Polls have prompted them to shift from health-care reform to "health-insurance reform." Combine this with a government-funded, -regulated and an ultimately -controlled "co-op" system, and the nation will arrive by local roads at the same destination that the public rejected via the expressway: an out-of-control health-care system dominated by federal bureaucrats and funded by increasingly high taxes.
The irony is that private insurance works well where it's least regulated. To find the unaffordable disasters, you must head to states such as New York or New Jersey that have pioneered the reforms Obama is peddling for the entire country.
The health-care sector is complex and interwoven. What appears to be government might in fact be run by private insurance companies. Medicare, for example, has long contracted out its day-to-day operations to insurance companies, mostly Blue Cross and Blue Shield.
Most Americans receive the health coverage they cherish through their employer. Chances are, if it's a large employer, it's a self-funded plan, and (as with Medicare) the insurance company is merely administering the program.
It's only smaller employers and people seeking policies in the individual market who actually buy insurance from carriers.
The individual market is where people face the most choices and have the most choice -- except in those states with Obama-style regulations. People are spending their own money and so must confront directly the value of more insurance protection versus other uses of their cash. Not surprisingly, they often opt for less generous coverage with less onerous premiums.
To discover this world of choice, just go to ehealthinsurance.org.
(Excerpt) Read more at nypost.com ...
I like Sally, but many of these libertarian types fail to grasp that individual insurance in most states will reject about 80%,or more, of adults, based on medical history.
Insurance for individuals can be fixed, and the industry is leading the charge to do so.
But O wants to use insurers as a whipping boy.
Big pharma got off, via their $150 Million.

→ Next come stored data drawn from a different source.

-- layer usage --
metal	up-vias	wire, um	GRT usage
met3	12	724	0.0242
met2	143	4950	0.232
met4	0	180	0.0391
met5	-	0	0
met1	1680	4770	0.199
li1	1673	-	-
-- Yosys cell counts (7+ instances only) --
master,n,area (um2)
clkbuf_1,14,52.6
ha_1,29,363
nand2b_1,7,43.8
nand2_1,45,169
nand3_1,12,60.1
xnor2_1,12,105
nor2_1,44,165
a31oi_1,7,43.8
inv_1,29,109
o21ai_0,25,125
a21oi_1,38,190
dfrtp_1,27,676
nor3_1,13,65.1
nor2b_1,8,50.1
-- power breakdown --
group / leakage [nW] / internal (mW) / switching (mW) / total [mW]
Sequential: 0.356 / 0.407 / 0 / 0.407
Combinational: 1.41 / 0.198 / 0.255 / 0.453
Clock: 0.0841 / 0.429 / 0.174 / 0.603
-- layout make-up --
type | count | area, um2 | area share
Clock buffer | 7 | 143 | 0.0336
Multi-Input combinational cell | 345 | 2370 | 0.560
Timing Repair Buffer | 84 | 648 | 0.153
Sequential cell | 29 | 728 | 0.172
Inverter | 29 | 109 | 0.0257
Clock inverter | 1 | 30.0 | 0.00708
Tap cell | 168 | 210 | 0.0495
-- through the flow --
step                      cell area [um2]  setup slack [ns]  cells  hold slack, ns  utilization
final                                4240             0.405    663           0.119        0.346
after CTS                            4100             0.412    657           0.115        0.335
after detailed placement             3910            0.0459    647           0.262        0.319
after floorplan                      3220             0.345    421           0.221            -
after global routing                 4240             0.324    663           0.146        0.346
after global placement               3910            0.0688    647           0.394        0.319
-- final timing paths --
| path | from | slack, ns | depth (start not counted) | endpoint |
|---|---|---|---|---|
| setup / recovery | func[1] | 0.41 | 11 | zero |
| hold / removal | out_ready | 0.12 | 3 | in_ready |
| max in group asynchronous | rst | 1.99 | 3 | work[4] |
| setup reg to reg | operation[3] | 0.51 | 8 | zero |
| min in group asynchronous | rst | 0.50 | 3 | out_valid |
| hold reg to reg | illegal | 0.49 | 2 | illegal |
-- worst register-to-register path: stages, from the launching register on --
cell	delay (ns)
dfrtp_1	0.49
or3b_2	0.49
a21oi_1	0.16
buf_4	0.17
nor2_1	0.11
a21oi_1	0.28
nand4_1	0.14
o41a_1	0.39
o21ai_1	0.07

The battle cry should include, “You worked extra hard to STOP the fix of Social Security under president Bush. You have had cost over runs on Medicare and Medicaid from the 1st year they started. You missed deficit numbers by 500 billion dollars this year...why should you be allowed to change healthcare? Why not fix what you control first then show us what you can do. If you can fix one thing then we will give you a chance to make changes - but not before you fix WHAT YOU HAVE BROKEN!!